Small businesses across the United States are hiring at the strongest pace of 2026, breaking through months of sluggish labor market growth with a burst of optimism that extends from healthcare to hospitality and across nearly every region. Fresh data from Gusto and Paychex—two major payroll processors that work with small business employers—reveal not just job gains but also rising wages and increased hours for workers, suggesting a genuine thaw in what has long been a cautious, low-hiring environment.
For nearly two years, the American labor market has felt frozen. Companies, both large and small, held back on hiring, spooked by economic uncertainty in the wake of pandemic disruptions. But the story of small business hiring has always been slightly different from the national narrative. According to Holly Wade, executive director of the National Federation of Independent Business Research Center, small employers have wanted to expand their workforces for some time—they've simply struggled to find qualified candidates. "Their main problem is labor quality, finding applicants, filling those positions," Wade explained.
What changed this month matters. Large corporations, facing their own pressures, began cutting headcount significantly. That created an unexpected advantage for smaller firms: a deeper talent pool. As Frank Fiorille, chief risk executive at Paychex, observed, "There's a better pool of talent because the bigger enterprise companies have probably laid some people off, so now there's people there that they couldn't find or pick from previously." In other words, competition for workers has eased—not because small businesses became more attractive, but because previously unavailable workers are suddenly on the market.
The momentum has broader support. Recent changes at the federal level—new tax policy and reduced regulatory burdens—have created what business observers describe as a more favorable operating environment, further encouraging small business investment in growth and hiring.
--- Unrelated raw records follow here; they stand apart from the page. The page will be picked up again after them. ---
**config.mk**
```make
export PLATFORM = sky130hd
export DESIGN_NAME = quad_decoder
export DESIGN_NICKNAME = d
export VERILOG_FILES = /design/src/rtl/quad_pkg.sv /design/src/rtl/glitch_filter.sv /design/src/rtl/quad_decoder.sv
export SDC_FILE = /design/constraint.sdc
export NUM_CORES = 1
export LEC_CHECK = 0
export CORE_MARGIN = 10
export CORE_UTILIZATION = 50
export DETAILED_ROUTE_END_ITERATION = 16
export GPL_TIMING_DRIVEN = 0
export PLACE_DENSITY = 0.73
export SLEW_MARGIN = 20
export SYNTH_ARGS = -nofsm -noshare
export SYNTH_HDL_FRONTEND = slang
export SYNTH_HIERARCHICAL = 1
export SYNTH_SLANG_ARGS = --single-unit
```
**constraint.sdc**
```tcl
create_clock -name CLOCK -period 2.1 [get_ports CLOCK]
set_clock_uncertainty 0.2 [all_clocks]
set_input_delay 0.42 -clock CLOCK [delete_from_list [all_inputs] [get_ports CLOCK]]
set_output_delay 0.42 -clock CLOCK [all_outputs]
set_load 0.01 [all_outputs]
```
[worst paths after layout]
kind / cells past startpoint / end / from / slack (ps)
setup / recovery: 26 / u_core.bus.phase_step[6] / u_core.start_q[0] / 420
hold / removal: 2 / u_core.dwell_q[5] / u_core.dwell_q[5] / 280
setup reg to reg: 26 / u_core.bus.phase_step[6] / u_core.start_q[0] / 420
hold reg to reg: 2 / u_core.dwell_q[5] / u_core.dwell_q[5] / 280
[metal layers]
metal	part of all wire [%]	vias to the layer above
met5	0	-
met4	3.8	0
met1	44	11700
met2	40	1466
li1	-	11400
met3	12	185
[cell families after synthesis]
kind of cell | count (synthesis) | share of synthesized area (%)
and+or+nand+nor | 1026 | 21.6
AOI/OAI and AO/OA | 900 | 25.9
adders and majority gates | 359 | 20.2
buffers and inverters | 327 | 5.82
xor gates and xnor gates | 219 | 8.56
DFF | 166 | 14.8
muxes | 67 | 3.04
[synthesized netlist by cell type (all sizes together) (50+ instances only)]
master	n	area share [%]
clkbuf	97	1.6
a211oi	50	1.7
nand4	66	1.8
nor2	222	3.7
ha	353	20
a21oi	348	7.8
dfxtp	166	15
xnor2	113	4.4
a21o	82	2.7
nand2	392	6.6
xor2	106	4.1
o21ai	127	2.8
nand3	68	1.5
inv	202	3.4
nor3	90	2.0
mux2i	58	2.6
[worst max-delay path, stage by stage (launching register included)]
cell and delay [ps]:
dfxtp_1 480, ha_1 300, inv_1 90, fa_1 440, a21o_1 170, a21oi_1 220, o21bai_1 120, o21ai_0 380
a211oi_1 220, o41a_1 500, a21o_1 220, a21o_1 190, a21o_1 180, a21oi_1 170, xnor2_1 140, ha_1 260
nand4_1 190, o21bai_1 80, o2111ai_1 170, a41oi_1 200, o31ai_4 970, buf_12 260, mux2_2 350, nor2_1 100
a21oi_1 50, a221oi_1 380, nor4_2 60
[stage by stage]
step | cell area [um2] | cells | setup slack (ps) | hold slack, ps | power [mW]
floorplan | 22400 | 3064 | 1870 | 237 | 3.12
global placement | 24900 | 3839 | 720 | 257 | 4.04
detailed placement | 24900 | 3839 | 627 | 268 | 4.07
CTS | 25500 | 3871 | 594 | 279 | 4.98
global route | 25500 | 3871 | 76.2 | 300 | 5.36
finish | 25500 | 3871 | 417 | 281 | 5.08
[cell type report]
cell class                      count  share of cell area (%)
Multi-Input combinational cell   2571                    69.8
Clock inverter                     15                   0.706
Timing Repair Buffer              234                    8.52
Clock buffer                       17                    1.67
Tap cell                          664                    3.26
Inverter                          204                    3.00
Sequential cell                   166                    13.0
**src/rtl/qam16_hard_demapper.sv**
```systemverilog
// Hard-decision 16-QAM demapper: slices signed I/Q against +/-THRESH,
// emits a Gray-coded nibble per enabled symbol and flags frame ends.
module qam16_hard_demapper #(
  parameter int THRESH    = 64,
  parameter int FRAME_LEN = 100,
  parameter int CNT_W     = 16
) (
  input  logic              symbol_clock,
  input  logic              rst,
  input  logic              enable,
  input  logic signed [7:0] I_in,
  input  logic signed [7:0] Q_in,
  output logic [3:0]        data_out,
  output logic              available,
  output logic              complete
);

  localparam logic signed [8:0] POS_T = 9'(THRESH);
  localparam logic signed [8:0] NEG_T = -9'(THRESH);
  localparam logic [CNT_W-1:0]  LAST  = CNT_W'(FRAME_LEN - 1);

  logic [CNT_W-1:0] cnt;
  logic [1:0]       i_bits;
  logic [1:0]       q_bits;

  // Widened signed compares keep -128 well-behaved without any abs().
  function automatic logic [1:0] slice(input logic signed [7:0] x);
    logic signed [8:0] xs;
    logic [1:0]        r;
    xs = 9'(x);
    r  = 2'b00;
    unique case (1'b1)
      (xs >= POS_T):                r = 2'b10;
      (xs <  POS_T && xs >= 9'sd0): r = 2'b11;
      (xs <  9'sd0 && xs > NEG_T):  r = 2'b01;
      (xs <= NEG_T):                r = 2'b00;
      default:                      r = 2'b00;
    endcase
    return r;
  endfunction

  always_comb begin
    i_bits = slice(I_in);
    q_bits = slice(Q_in);
  end

  always_ff @(posedge symbol_clock) begin
    if (rst) begin
      data_out  <= '0;
      available <= 1'b0;
      complete  <= 1'b0;
      cnt       <= '0;
    end else if (enable) begin
      data_out  <= {i_bits, q_bits};
      available <= 1'b1;
      if (cnt == LAST) begin
        complete <= 1'b1;
        cnt      <= '0;
      end else begin
        complete <= 1'b0;
        cnt      <= cnt + 1'b1;
      end
    end else begin
      available <= 1'b0;
      complete  <= 1'b0;
    end
  end

endmodule

```
==> src/rtl/multicycle_control_if.sv <==
// Datapath <-> multi-cycle controller bundle.
// master = controller side, slave = datapath side.
interface multicycle_control_if;
    logic [5:0] Opcode;
    logic [5:0] Funct;
    logic       Zero;
    logic       MemReady;
    logic       PCWrite;
    logic       IRWrite;
    logic       IorD;
    logic       MemRead;
    logic       MemWrite;
    logic       MemtoReg;
    logic       RegDst;
    logic       Jal;
    logic       RegWrite;
    logic       ExtFormat;
    logic [1:0] ALUSrcA;
    logic [1:0] ALUSrcB;
    logic [3:0] ALUOp;
    logic [1:0] PCSrc;
    logic [3:0] State;
    logic       Fault;
    logic [1:0] FaultCode;

    modport master (
        input  Opcode, Funct, Zero, MemReady,
        output PCWrite, IRWrite, IorD, MemRead, MemWrite,
        output MemtoReg, RegDst, Jal, RegWrite, ExtFormat,
        output ALUSrcA, ALUSrcB, ALUOp, PCSrc,
        output State, Fault, FaultCode
    );

    modport slave (
        output Opcode, Funct, Zero, MemReady,
        input  PCWrite, IRWrite, IorD, MemRead, MemWrite,
        input  MemtoReg, RegDst, Jal, RegWrite, ExtFormat,
        input  ALUSrcA, ALUSrcB, ALUOp, PCSrc,
        input  State, Fault, FaultCode
    );
endinterface
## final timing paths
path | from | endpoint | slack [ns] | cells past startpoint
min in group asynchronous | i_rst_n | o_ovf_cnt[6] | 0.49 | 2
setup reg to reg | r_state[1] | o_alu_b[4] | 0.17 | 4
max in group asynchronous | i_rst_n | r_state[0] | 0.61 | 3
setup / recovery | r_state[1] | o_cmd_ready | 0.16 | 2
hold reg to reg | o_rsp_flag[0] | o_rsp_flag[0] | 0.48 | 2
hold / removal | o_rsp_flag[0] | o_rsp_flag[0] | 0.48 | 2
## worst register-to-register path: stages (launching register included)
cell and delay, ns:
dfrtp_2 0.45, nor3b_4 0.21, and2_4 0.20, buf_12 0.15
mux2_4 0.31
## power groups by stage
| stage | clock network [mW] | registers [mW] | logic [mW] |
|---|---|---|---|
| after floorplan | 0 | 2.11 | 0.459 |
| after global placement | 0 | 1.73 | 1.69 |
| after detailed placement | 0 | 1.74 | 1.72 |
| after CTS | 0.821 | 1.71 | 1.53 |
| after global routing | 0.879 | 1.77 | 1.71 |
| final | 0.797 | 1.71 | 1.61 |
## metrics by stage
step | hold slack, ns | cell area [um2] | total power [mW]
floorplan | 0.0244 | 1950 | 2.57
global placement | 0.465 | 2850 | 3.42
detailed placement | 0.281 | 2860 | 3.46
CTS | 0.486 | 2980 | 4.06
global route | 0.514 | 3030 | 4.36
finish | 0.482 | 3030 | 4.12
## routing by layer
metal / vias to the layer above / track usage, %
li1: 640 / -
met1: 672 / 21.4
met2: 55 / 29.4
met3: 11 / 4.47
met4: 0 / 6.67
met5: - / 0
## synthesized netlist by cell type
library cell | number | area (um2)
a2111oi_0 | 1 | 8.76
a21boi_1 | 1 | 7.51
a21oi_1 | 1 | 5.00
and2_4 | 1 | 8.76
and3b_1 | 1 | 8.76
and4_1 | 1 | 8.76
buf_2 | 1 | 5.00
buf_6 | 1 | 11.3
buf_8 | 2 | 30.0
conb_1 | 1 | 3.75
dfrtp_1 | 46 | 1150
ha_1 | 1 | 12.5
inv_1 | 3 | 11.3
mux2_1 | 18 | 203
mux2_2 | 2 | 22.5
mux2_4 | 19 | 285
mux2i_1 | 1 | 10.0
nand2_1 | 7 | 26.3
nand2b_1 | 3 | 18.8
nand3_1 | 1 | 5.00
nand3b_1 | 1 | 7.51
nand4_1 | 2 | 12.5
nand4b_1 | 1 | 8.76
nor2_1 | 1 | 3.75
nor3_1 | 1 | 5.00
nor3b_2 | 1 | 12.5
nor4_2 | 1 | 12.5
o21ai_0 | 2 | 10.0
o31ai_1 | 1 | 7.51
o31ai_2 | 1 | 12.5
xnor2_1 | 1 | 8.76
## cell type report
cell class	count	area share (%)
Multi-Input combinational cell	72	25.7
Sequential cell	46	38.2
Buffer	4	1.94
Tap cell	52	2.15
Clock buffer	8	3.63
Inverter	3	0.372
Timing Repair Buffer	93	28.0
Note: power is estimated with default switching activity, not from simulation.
## src/rtl/sum_frame_accumulator.sv

```systemverilog
// Sums frames of consecutive adder results into a wide total and queues up to two
// finished totals in a first-word fall-through FIFO; totals that find it full are dropped.
module sum_frame_accumulator #(
    parameter int DATA_W = 32,
    parameter int ACC_W  = 40,
    parameter int LEN_W  = 8
) (
    input  logic              clk,
    input  logic              rst,
    input  logic              in_valid,
    input  logic [DATA_W-1:0] in_data,
    input  logic [LEN_W-1:0]  frame_len,
    output logic              out_valid,
    input  logic              out_ready,
    output logic [ACC_W-1:0]  out_sum,
    output logic [LEN_W-1:0]  out_len,
    output logic              out_ovf,
    output logic              busy,
    output logic              drop_err
);

    typedef enum logic {IDLE, ACCUM} state_t;

    state_t             state;
    logic [ACC_W-1:0]   acc;
    logic [LEN_W-1:0]   cnt;
    logic [LEN_W-1:0]   len_lat;
    logic               ovf;

    logic               push_v;
    logic [ACC_W-1:0]   push_sum;
    logic [LEN_W-1:0]   push_len;
    logic               push_ovf;

    logic [ACC_W-1:0]   in_ext;
    logic [ACC_W-1:0]   sum_next;
    logic               carry;
    logic [LEN_W-1:0]   eff_len;
    logic [LEN_W-1:0]   cnt_next;

    logic [ACC_W-1:0]   mem_sum [2];
    logic [LEN_W-1:0]   mem_len [2];
    logic               mem_ovf [2];
    logic               rd_ptr;
    logic               wr_ptr;
    logic [1:0]         count;
    logic               pop;
    logic               push_ok;

    always_comb begin
        in_ext             = ACC_W'(in_data);
        {carry, sum_next}  = {1'b0, acc} + {1'b0, in_ext};
        eff_len            = (frame_len == '0) ? LEN_W'(1) : frame_len;
        cnt_next           = cnt + LEN_W'(1);
        pop                = (count != 2'd0) && out_ready;
        push_ok            = push_v && ((count != 2'd2) || pop);
    end

    // Frame accumulation; a finished total goes through one register stage before the FIFO.
    always_ff @(posedge clk or posedge rst) begin
        if (rst) begin
            state    <= IDLE;
            acc      <= '0;
            cnt      <= '0;
            len_lat  <= '0;
            ovf      <= 1'b0;
            push_v   <= 1'b0;
            push_sum <= '0;
            push_len <= '0;
            push_ovf <= 1'b0;
        end else begin
            push_v <= 1'b0;
            case (state)
                IDLE: begin
                    if (in_valid) begin
                        len_lat <= eff_len;
                        ovf     <= 1'b0;
                        if (eff_len == LEN_W'(1)) begin
                            push_v   <= 1'b1;
                            push_sum <= in_ext;
                            push_len <= LEN_W'(1);
                            push_ovf <= 1'b0;
                            acc      <= '0;
                            cnt      <= '0;
                        end else begin
                            acc   <= in_ext;
                            cnt   <= LEN_W'(1);
                            state <= ACCUM;
                        end
                    end
                end
                ACCUM: begin
                    if (in_valid) begin
                        if (cnt_next == len_lat) begin
                            push_v   <= 1'b1;
                            push_sum <= sum_next;
                            push_len <= len_lat;
                            push_ovf <= ovf | carry;
                            acc      <= '0;
                            cnt      <= '0;
                            ovf      <= 1'b0;
                            state    <= IDLE;
                        end else begin
                            acc <= sum_next;
                            cnt <= cnt_next;
                            ovf <= ovf | carry;
                        end
                    end
                end
                default: state <= IDLE;
            endcase
        end
    end

    // Two-entry FIFO; a simultaneous pop frees the slot a push into a full FIFO needs.
    always_ff @(posedge clk or posedge rst) begin
        if (rst) begin
            for (int i = 0; i < 2; i++) begin
                mem_sum[i] <= '0;
                mem_len[i] <= '0;
                mem_ovf[i] <= 1'b0;
            end
            rd_ptr   <= 1'b0;
            wr_ptr   <= 1'b0;
            count    <= 2'd0;
            drop_err <= 1'b0;
        end else begin
            drop_err <= push_v && !push_ok;
            if (push_ok) begin
                mem_sum[wr_ptr] <= push_sum;
                mem_len[wr_ptr] <= push_len;
                mem_ovf[wr_ptr] <= push_ovf;
                wr_ptr          <= ~wr_ptr;
            end
            if (pop) begin
                rd_ptr <= ~rd_ptr;
            end
            case ({push_ok, pop})
                2'b10:   count <= count + 2'd1;
                2'b01:   count <= count - 2'd1;
                default: count <= count;
            endcase
        end
    end

    assign out_valid = (count != 2'd0);
    assign out_sum   = mem_sum[rd_ptr];
    assign out_len   = mem_len[rd_ptr];
    assign out_ovf   = mem_ovf[rd_ptr];
    assign busy      = (state == ACCUM);

endmodule

```
$ cat src/rtl/imem_if.sv
// Instruction-memory request/acknowledge bus between the fetch unit (master)
// and instruction memory (slave).
interface imem_if #(
   parameter int PC_WIDTH    = 32,
   parameter int INSTR_WIDTH = 32
);
   logic                   req;
   logic [PC_WIDTH-1:0]    addr;
   logic                   ack;
   logic [INSTR_WIDTH-1:0] rdata;

   modport master (
      output req,
      output addr,
      input  ack,
      input  rdata
   );

   modport slave (
      input  req,
      input  addr,
      output ack,
      output rdata
   );
endinterface

$ cat src/rtl/instr_fetch_unit.sv
// Fetch unit: owns the architectural PC, fetches over the imem req/ack bus and
// holds the fetched word for decode; an unresponsive memory latches a sticky fault.
module instr_fetch_unit #(
   parameter int                  PC_WIDTH    = 32,
   parameter int                  INSTR_WIDTH = 32,
   parameter logic [PC_WIDTH-1:0] RESET_PC    = {PC_WIDTH{1'b0}},
   parameter int                  MAX_WAIT    = 15
) (
   input  logic                   clk,
   input  logic                   reset,
   input  logic [PC_WIDTH-1:0]    incr_pc,
   input  logic                   pc_load,
   input  logic                   stall,
   input  logic                   flush,
   imem_if.master                 imem,
   output logic [PC_WIDTH-1:0]    pc,
   output logic [INSTR_WIDTH-1:0] instr,
   output logic                   instr_valid,
   output logic                   fetch_busy,
   output logic                   fetch_fault
);

   localparam logic [1:0] ST_IDLE  = 2'd0;
   localparam logic [1:0] ST_REQ   = 2'd1;
   localparam logic [1:0] ST_VALID = 2'd2;
   localparam logic [1:0] ST_FAULT = 2'd3;

   // Counter only has to reach MAX_WAIT; it stops there because the FSM leaves REQ.
   localparam int WAIT_W = (MAX_WAIT < 1) ? 1 : $clog2(MAX_WAIT + 1);

   logic [1:0]             state_r, state_s;
   logic [PC_WIDTH-1:0]    pc_r, pc_s;
   logic [INSTR_WIDTH-1:0] instr_r, instr_s;
   logic                   valid_r, valid_s;
   logic                   fault_r, fault_s;
   logic [WAIT_W-1:0]      wait_r, wait_s;

   // Next-state and datapath selection for every fetch state.
   always_comb begin
      state_s = state_r;
      pc_s    = pc_r;
      instr_s = instr_r;
      valid_s = valid_r;
      fault_s = fault_r;
      wait_s  = wait_r;
      case (state_r)
         ST_IDLE: begin
            if (flush) begin
               pc_s = incr_pc;
            end else begin
               pc_s = pc_r;
            end
            state_s = ST_REQ;
         end
         ST_REQ: begin
            // Flush beats a same-cycle ack: the returned word belongs to the old PC.
            if (flush) begin
               pc_s    = incr_pc;
               valid_s = 1'b0;
               wait_s  = {WAIT_W{1'b0}};
               state_s = ST_REQ;
            end else if (imem.ack) begin
               instr_s = imem.rdata;
               valid_s = 1'b1;
               wait_s  = {WAIT_W{1'b0}};
               state_s = ST_VALID;
            end else if (wait_r == WAIT_W'(MAX_WAIT)) begin
               valid_s = 1'b0;
               fault_s = 1'b1;
               state_s = ST_FAULT;
            end else begin
               wait_s = wait_r + WAIT_W'(1);
            end
         end
         ST_VALID: begin
            if (flush) begin
               pc_s    = incr_pc;
               valid_s = 1'b0;
               wait_s  = {WAIT_W{1'b0}};
               state_s = ST_REQ;
            end else if (pc_load && !stall) begin
               pc_s    = incr_pc;
               valid_s = 1'b0;
               wait_s  = {WAIT_W{1'b0}};
               state_s = ST_REQ;
            end else begin
               state_s = ST_VALID;
            end
         end
         ST_FAULT: begin
            valid_s = 1'b0;
            fault_s = 1'b1;
            state_s = ST_FAULT;
         end
         default: begin
            valid_s = 1'b0;
            fault_s = 1'b1;
            state_s = ST_FAULT;
         end
      endcase
   end

   // State registers with synchronous reset.
   always_ff @(posedge clk) begin
      if (reset) begin
         state_r <= ST_IDLE;
         pc_r    <= RESET_PC;
         instr_r <= {INSTR_WIDTH{1'b0}};
         valid_r <= 1'b0;
         fault_r <= 1'b0;
         wait_r  <= {WAIT_W{1'b0}};
      end else begin
         state_r <= state_s;
         pc_r    <= pc_s;
         instr_r <= instr_s;
         valid_r <= valid_s;
         fault_r <= fault_s;
         wait_r  <= wait_s;
      end
   end

   assign imem.req    = (state_r == ST_REQ);
   assign imem.addr   = pc_r;
   assign fetch_busy  = (state_r == ST_REQ);
   assign pc          = pc_r;
   assign instr       = instr_r;
   assign instr_valid = valid_r;
   assign fetch_fault = fault_r;

endmodule

$ cat src/flat_wrapper.sv
// flat-port wrapper written by rule: the top's interface ports become plain ports
module instr_fetch_unit_flat 
#(
   parameter int                  PC_WIDTH    = 32,
   parameter int                  INSTR_WIDTH = 32,
   parameter logic [PC_WIDTH-1:0] RESET_PC    = {PC_WIDTH{1'b0}},
   parameter int                  MAX_WAIT    = 15
)
  (clk, reset, incr_pc, pc_load, stall, flush, pc, instr, instr_valid, fetch_busy, fetch_fault, imem_req, imem_addr, imem_ack, imem_rdata);
  imem_if #(.PC_WIDTH(PC_WIDTH), .INSTR_WIDTH(INSTR_WIDTH)) imem_i ();
  input  logic clk;
  input  logic reset;
  input  logic [PC_WIDTH-1:0] incr_pc;
  input  logic pc_load;
  input  logic stall;
  input  logic flush;
  output logic [PC_WIDTH-1:0] pc;
  output logic [INSTR_WIDTH-1:0] instr;
  output logic instr_valid;
  output logic fetch_busy;
  output logic fetch_fault;
  output wire logic [$bits(imem_i.req)-1:0] imem_req;
  output wire logic [$bits(imem_i.addr)-1:0] imem_addr;
  input wire logic [$bits(imem_i.ack)-1:0] imem_ack;
  input wire logic [$bits(imem_i.rdata)-1:0] imem_rdata;
  assign imem_req = imem_i.req;
  assign imem_addr = imem_i.addr;
  assign imem_i.ack = imem_ack;
  assign imem_i.rdata = imem_rdata;
  instr_fetch_unit #(.PC_WIDTH(PC_WIDTH), .INSTR_WIDTH(INSTR_WIDTH), .RESET_PC(RESET_PC), .MAX_WAIT(MAX_WAIT)) u_core (.clk(clk), .reset(reset), .incr_pc(incr_pc), .pc_load(pc_load), .stall(stall), .flush(flush), .imem(imem_i), .pc(pc), .instr(instr), .instr_valid(instr_valid), .fetch_busy(fetch_busy), .fetch_fault(fetch_fault));
endmodule
$ cat config.mk
export PLATFORM = sky130hd
export DESIGN_NAME = instr_fetch_unit_flat
export DESIGN_NICKNAME = d
export VERILOG_FILES = /design/src/rtl/imem_if.sv /design/src/rtl/instr_fetch_unit.sv /design/src/flat_wrapper.sv
export SDC_FILE = /design/constraint.sdc
export NUM_CORES = 1
export LEC_CHECK = 0
export BUFFER_PORTS_ARGS = -buffer_cell sky130_fd_sc_hd__buf_2
export CAP_MARGIN = 5
export CORE_AREA = 2 2 106 108
export CTS_CLUSTER_DIAMETER = 60
export DETAILED_ROUTE_END_ITERATION = 10
export DIE_AREA = 0 0 108 110
export GPL_ROUTABILITY_DRIVEN = 0
export PLACE_DENSITY_LB_ADDON = 0.2
export REMOVE_ABC_BUFFERS = 1
export SETUP_SLACK_MARGIN = 0.15
export SLEW_MARGIN = 20
export SYNTH_ARGS = -nofsm -noshare
export SYNTH_HDL_FRONTEND = slang
export SYNTH_SLANG_ARGS = --single-unit
$ cat constraint.sdc
create_clock -name clk -period 4.8 [get_ports clk]
set_input_delay 0.72 -clock clk [delete_from_list [all_inputs] [get_ports clk]]
set_output_delay 0.72 -clock clk [all_outputs]
set_load 0.02 [all_outputs]
==> metrics.txt <==
status finished, final reports clean; cts bufs inserted 9; critical path type reg2out; final net count 576; mapped cell area 3180 µm²; Tcrit/Tclk final 43.5%; Gate Count Post-Synth 373; switching part of the total 26.5%; Hold Vio Cnt, Final 0; Die Ht 110 µm; Slew @ Worst Pin 0.756 ns; Top Ports 170; Worst-path clk slew 0.07 ns; # H-tree levels 3; Post-Layout Cell Count 646; final setup violating endpoints 0; share of layout cells above drive strength 1 38.1%; initial antenna violation count 0; DR pass1 iterations 4; dpl cells 630; DR DRC count 0; cts repair resizes 0; final max-slew violation count 0; synthesized area per cell 8.53 µm²; Data arrival, critical path 1.37 ns; routed via count 2,775; initial core utilization 29.7%; Sw Pwr 0.395 mW; register share of total power 43.6%; most common cell after layout, fill and taps aside buf_2; PD cells 360 nW/µm²; post-synthesis sequential area ratio 45.3%; DIE AREA 11,900 µm²; synthesis warning total 0; setup tns final 0 ns; area delta synth->final 30.2%; core box area 10,700 µm²; vias per cell 4.30; post-cts hold buffer count 0; row cnt 38; CTS tree built; largest net degree at the start of global routing 57; most frequent cells in the layout 169 x buf_2, 112 x nand2_1, 72 x dfxtp_1; CP endpoint kind output port; Static Leakage 2.06 nW; clk_lat worst skew 0.34 ns; Worst VDD drop 0.000126 V; Clock power frac 40.1%; Clock Tree Root clkbuf_8; Req. time, crit path 4.08 ns; Worst setup SP type flip-flop; Final Core Density 38.7%; min Tclk post-route 2.09 ns; hold crit path type reg2reg; die width 108 µm; hold slack 0.452 ns; wire length per cell 11.8 µm; maximum clock path buffer count 2; Max Freq 479 MHz; DPL Wire Length 5.56 mm; Internal 1.10 mW; GRT Util Overall 12.8%; I/O Buffers 169; Design Power 1.49 mW; vias in the first global route 2,513; Max Cap Violations 0; total grt overflow 0; RSZ-0062 raised after global routing no; combinational share of power 16.2%; CTS Sinks 72; routed wire length 7.65 mm; first-pass GRT wire length 11.8 mm; diodes inserted 0; DRT iter0 DRCs 121; Worst slew margin 49.4%; Antenna Violating Nets Remaining 0; CP max FO 8; Post CTS Setup Buffer Count 0; Yosys reg bits 72; post-synthesis cell type count 31; Worst Skew 0.00491 ns
-- critical path: stages (launching register included) --
cell,delay [ns]
dfxtp_1,0.44
inv_1,0.12
ha_1,0.28
buf_2,0.19
-- cells in the mapped netlist (all sizes together) --
library cell  count  area [µm²]
nand2           112         420
and2b             1        7.51
a211oi            1        7.51
nand3b            1        7.51
dfxtp            72        1440
a221oi            2        17.5
clkbuf           18        67.6
nand2b           18         113
a32o              1        10.0
and4              1        11.3
o21bai            2        15.0
and2              1        6.26
o21ai             4        20.0
nand3             2        10.0
buf              38         293
mux2i            33         330
nor3              4        20.0
a21bo             1        10.0
a2bb2oi           1        15.0
nor2              3        11.3
or3               1        11.3
inv               4        15.0
and3b             1        8.76
nor2b             3        18.8
or4               2        15.0
a21oi            38         190
o31ai             1        7.51
or4b              1        10.0
nor3b             1        7.51
ha                5        62.6
-- power groups by stage --
| stage | registers [mW] | logic (mW) | clock network, mW |
|---|---|---|---|
| 3_3_place_gp | 0.663 | 0.244 | 0 |
| 2_1_floorplan | 0.722 | 0.0816 | 0 |
| 5_1_grt | 0.655 | 0.264 | 0.652 |
| 3_5_place_dp | 0.663 | 0.246 | 0 |
| 6_report | 0.650 | 0.242 | 0.598 |
| 4_1_cts | 0.650 | 0.246 | 0.623 |
-- cell type report --
cell class                      count  area [µm²]
Fill cell                        1083        6560
Sequential cell                    72        1440
Multi-Input combinational cell    241        1380
Timing Repair Buffer              173         880
Tap cell                          140         175
Clock buffer                       11         151
Clock inverter                      5         103
Inverter                            4        15.0
-- metal layers --
metal  part of all wire [%]  vias up  track usage (%)
met5                      0        -                0
met4                    1.4        0             6.23
met3                     11        7             4.53
met2                     43      139             20.4
met1                     44     1189             15.6
li1                       -     1440                -
-- metrics by stage --
step / setup slack [ns] / area [µm²]
after CTS: 2.62 / 4140
after global placement: 2.46 / 3870
after floorplan: 2.11 / 2820
after detailed placement: 2.51 / 3890
final: 2.71 / 4140
after global routing: 2.59 / 4140
-- path summary, 6_finish.rpt --
| path | from | end | slack (ns) | cells past startpoint |
|---|---|---|---|---|
| setup reg to reg | u_core.state_r[0] | u_core.imem.addr[6] | 2.81 | 6 |
| hold reg to reg | u_core.instr[28] | u_core.instr[28] | 0.45 | 2 |
| setup / recovery | u_core.state_r[1] | fetch_busy | 2.71 | 3 |
| hold / removal | u_core.instr[28] | u_core.instr[28] | 0.45 | 2 |
-- kinds of logic (layout without fill, tap and decap cells) --
logic type	count (synthesis)	count (layout)	synth area share, %
compound gates	51	51	9.21
fa+ha+maj	5	5	1.97
buf+inv	60	193	11.8
flops	72	72	45.3
mux	33	33	10.4
simple gates	152	152	21.3
-- state kept, by name, indices dropped and copies added, names as in the netlist --
| signal | count |
|---|---|
| u_core.wait_r | 4 |
| u_core.instr_valid | 1 |
| u_core.fetch_fault | 1 |
| u_core.imem.addr | 32 |
| u_core.instr | 32 |
| u_core.state_r | 2 |
Note: power is estimated with default switching activity, not from simulation.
The sectoral picture tells its own story. Hospitality added 14,000 jobs in May alone, a striking number for a single month in a single industry. Healthcare continues its consistent strength. Together, these gains reflect not desperation but deliberation—employers making calculated bets on summer demand and sustained consumer activity.
Nich Tremper, senior economist at Gusto, frames this carefully: "This isn't a life-changing number, but it is a steady number." He's right to avoid hyperbole. Small business hiring momentum is real but measured—what he calls "cautious optimism." These are employers looking for genuine opportunities to grow, not panic-hiring or overextending. They're testing the waters, and so far, the waters feel inviting.
What makes this moment significant is its contrast with the preceding months of stagnation. Small businesses employ roughly half of America's private sector workforce, so their hiring decisions ripple outward in ways that matter to households, communities, and regional economies. Wage growth and increased hours—the secondary signals in the latest data—matter even more to workers already employed, signaling that demand is strong enough for employers to invest not just in new positions but in rewarding existing staff.
Looking ahead, payroll processors expect more growth through the remainder of 2026. The headwinds that have defined the past two years—talent scarcity, economic caution, policy uncertainty—are shifting. Small business leaders, it seems, are starting to believe the current moment is solid enough to bet on hiring. For workers and job seekers, that's a reason to hope.